Francisco González Cruz
El asunto es profundo y a la vez sencillo: creer o no creer en la dignidad de la persona humana. Con base en ello actuar y allí están los hechos. Si un ser humano, una organización, un gobierno cree que toda persona tiene un valor intrínseco y universal por el simple hecho de existir y que ese valor es propio o inalienable, que no depende de ninguna condición social o física, sea pobre o rico, creyente o no creyente, bueno o malo, del color que tenga su piel y otros atributos, actuará de una manera. Si no lo cree lo hará diferente. Y esa es la base para los derechos humanos universales.
Esta realidad se puede constatar en el trato cotidiano en la casa, en la calle y en el trabajo. En el lenguaje, en las decisiones que se toman, las órdenes que se dan, los productos que se hacen y se venden, los servicios que se prestan. Todo acto humano viene impregnado de las ideas que se tienen del otro y de los otros como seres humanos.
La historia de Venezuela se puede mirar tomando como base esa premisa, pero a estas alturas y vista la coyuntura actual, es necesaria una reflexión a la luz de los hechos recientes, sobre todo al mes de los dos terremotos que afectaron de manera extremadamente grave principalmente al norte – centro – costero del país.
Ya muchas organizaciones de derechos humanos nacionales e internacionales habían documentado el talante del régimen del Socialismo del Siglo XXI, con testimonios de las víctimas y sus familiares y testigos. También está documentada la situación social, institucional y económica en que ha devenido el gobierno. El trato al pueblo afecto o no al régimen. Los desaparecidos, los presos, los asesinatos, los torturados, los arruinados, los emigrados, los ofendidos, los humillados, incluso los enchufados hablan por sí solos. Toda la conducta desde el Estado pone de manifiesto su idea de la dignidad de la persona humana.

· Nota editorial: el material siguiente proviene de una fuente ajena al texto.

File: src/rtl/min_max_pkg.sv
// Shared types and widths for the min/max finder requester.
package min_max_pkg;

    localparam int unsigned W_DEFAULT = 3;
    localparam int unsigned CYCLE_W   = 8;

    typedef enum logic [2:0] {
        S_IDLE,
        S_START,
        S_WAIT,
        S_ACK,
        S_RELEASE,
        S_RESULT
    } req_state_t;

endpackage

File: src/rtl/min_max_ref3.sv
// Combinational max/min of three operands; local reference for the result self-check.
module min_max_ref3 #(
    parameter int unsigned W = 3
) (
    input  logic [W-1:0] i_a,
    input  logic [W-1:0] i_b,
    input  logic [W-1:0] i_c,
    output logic [W-1:0] o_max_c,
    output logic [W-1:0] o_min_c
);

    always_comb begin
        o_max_c = i_a;
        o_min_c = i_a;
        if (i_b > o_max_c) o_max_c = i_b;
        if (i_c > o_max_c) o_max_c = i_c;
        if (i_b < o_min_c) o_min_c = i_b;
        if (i_c < o_min_c) o_min_c = i_c;
    end

endmodule

File: src/rtl/min_max_requester.sv
// Initiator for the min/max finder start/Done/ack handshake with request and result ports.
// Optional result self-check enabled by MIN_MAX_REQUESTER_SELF_CHECK_EN.
module min_max_requester
    import min_max_pkg::*;
#(
    parameter int unsigned W       = W_DEFAULT,
    parameter int unsigned TIMEOUT = 64
) (
    input  logic               clk,
    input  logic               reset,
    input  logic               req_valid,
    output logic               req_ready,
    input  logic [W-1:0]       req_x,
    input  logic [W-1:0]       req_y,
    input  logic [W-1:0]       req_z,
    output logic [W-1:0]       xin,
    output logic [W-1:0]       yin,
    output logic [W-1:0]       zin,
    output logic               start,
    output logic               ack,
    input  logic               done,
    input  logic [W-1:0]       max_in,
    input  logic [W-1:0]       min_in,
    output logic               res_valid,
    input  logic               res_ready,
    output logic [W-1:0]       res_max,
    output logic [W-1:0]       res_min,
    output logic [CYCLE_W-1:0] res_cycles,
    output logic               res_err,
    output logic               res_mismatch,
    output logic               busy
);

    req_state_t         r_state;
    req_state_t         w_state_next;
    logic               r_req_ready;
    logic               r_start;
    logic               r_ack;
    logic               r_res_valid;
    logic               r_busy;
    logic [W-1:0]       r_xin;
    logic [W-1:0]       r_yin;
    logic [W-1:0]       r_zin;
    logic [CYCLE_W-1:0] r_cnt;
    logic [W-1:0]       r_res_max;
    logic [W-1:0]       r_res_min;
    logic [CYCLE_W-1:0] r_res_cycles;
    logic               r_res_err;
    logic               r_res_mismatch;
    logic [CYCLE_W-1:0] w_cnt_inc;
    logic               w_accept;
    logic               w_capture;
    logic               w_timeout;
    logic               w_mismatch;

`ifdef MIN_MAX_REQUESTER_SELF_CHECK_EN
    logic [W-1:0] w_ref_max;
    logic [W-1:0] w_ref_min;

    min_max_ref3 #(.W(W)) u_ref (
        .i_a     (r_xin),
        .i_b     (r_yin),
        .i_c     (r_zin),
        .o_max_c (w_ref_max),
        .o_min_c (w_ref_min)
    );

    assign w_mismatch = (w_ref_max != max_in) || (w_ref_min != min_in);
`else
    assign w_mismatch = 1'b0;
`endif

    // WAIT latency including the current cycle, saturating so it never wraps
    assign w_cnt_inc = (r_cnt == '1) ? r_cnt : r_cnt + CYCLE_W'(1);

    always_comb begin
        w_state_next = r_state;
        w_accept     = 1'b0;
        w_capture    = 1'b0;
        w_timeout    = 1'b0;
        unique case (r_state)
            S_IDLE: begin
                if (r_req_ready && req_valid) begin
                    w_accept     = 1'b1;
                    w_state_next = S_START;
                end
            end
            S_START: w_state_next = S_WAIT;
            S_WAIT: begin
                if (done) begin
                    w_capture    = 1'b1;
                    w_state_next = S_ACK;
                end else if (w_cnt_inc == CYCLE_W'(TIMEOUT)) begin
                    w_timeout    = 1'b1;
                    w_state_next = S_RESULT;
                end
            end
            S_ACK: w_state_next = S_RELEASE;
            // hold off until the finder drops Done so the next start is clean
            S_RELEASE: begin
                if (!done) w_state_next = S_RESULT;
            end
            S_RESULT: begin
                if (res_ready) w_state_next = S_IDLE;
            end
            default: w_state_next = S_IDLE;
        endcase
    end

    always_ff @(posedge clk) begin
        if (reset) begin
            r_state        <= S_IDLE;
            r_req_ready    <= 1'b0;
            r_start        <= 1'b0;
            r_ack          <= 1'b0;
            r_res_valid    <= 1'b0;
            r_busy         <= 1'b0;
            r_xin          <= '0;
            r_yin          <= '0;
            r_zin          <= '0;
            r_cnt          <= '0;
            r_res_max      <= '0;
            r_res_min      <= '0;
            r_res_cycles   <= '0;
            r_res_err      <= 1'b0;
            r_res_mismatch <= 1'b0;
        end else begin
            r_state     <= w_state_next;
            r_req_ready <= (w_state_next == S_IDLE);
            r_start     <= (w_state_next == S_START);
            r_ack       <= (w_state_next == S_ACK);
            r_res_valid <= (w_state_next == S_RESULT);
            r_busy      <= (w_state_next != S_IDLE);

            if (w_accept) begin
                r_xin <= req_x;
                r_yin <= req_y;
                r_zin <= req_z;
            end

            if (r_state == S_START) begin
                r_cnt <= '0;
            end else if (r_state == S_WAIT) begin
                r_cnt <= w_cnt_inc;
            end

            if (w_capture) begin
                r_res_max      <= max_in;
                r_res_min      <= min_in;
                r_res_cycles   <= w_cnt_inc;
                r_res_err      <= 1'b0;
                r_res_mismatch <= w_mismatch;
            end else if (w_timeout) begin
                r_res_max      <= '0;
                r_res_min      <= '0;
                r_res_cycles   <= w_cnt_inc;
                r_res_err      <= 1'b1;
                r_res_mismatch <= 1'b0;
            end else if (r_state == S_RESULT && res_ready) begin
                r_res_err      <= 1'b0;
                r_res_mismatch <= 1'b0;
            end
        end
    end

    assign req_ready    = r_req_ready;
    assign start        = r_start;
    assign ack          = r_ack;
    assign res_valid    = r_res_valid;
    assign busy         = r_busy;
    assign xin          = r_xin;
    assign yin          = r_yin;
    assign zin          = r_zin;
    assign res_max      = r_res_max;
    assign res_min      = r_res_min;
    assign res_cycles   = r_res_cycles;
    assign res_err      = r_res_err;
    assign res_mismatch = r_res_mismatch;

endmodule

Pero por el tamaño inverosímil de la tragedia la cara inhumana del régimen se mostró en toda su dimensión en estos días que corren, sobre todo por los testimonios de vecinos, voluntarios, periodistas y socorristas que han estado en los sitios de la tragedia. Ellos han mostrado la realidad de un drama que tiene que verse a la luz de esa convicción básica y fundamental que es el respeto a la dignidad de la persona humana, que justo es más necesaria cuando se trata de situaciones de emergencia como esta.
La respuesta ante los terremotos marcó una línea clara entre quienes valoran la vida y quienes la instrumentalizan. El despliegue de los socorristas, las iglesias, la empresa privada y el voluntariado civil fue un ejercicio puro de reconocimiento del otro. Frente a ellos, el Estado exhibió su desdén. La lección de esta crisis es definitiva: ninguna reconstrucción nacional será posible bajo la mirada de un sistema que desprecia a sus ciudadanos. El futuro de Venezuela exige romper con ese modelo inhumano y sembrar, de una vez por todas, la dignidad de la persona como el pilar innegociable de toda acción pública.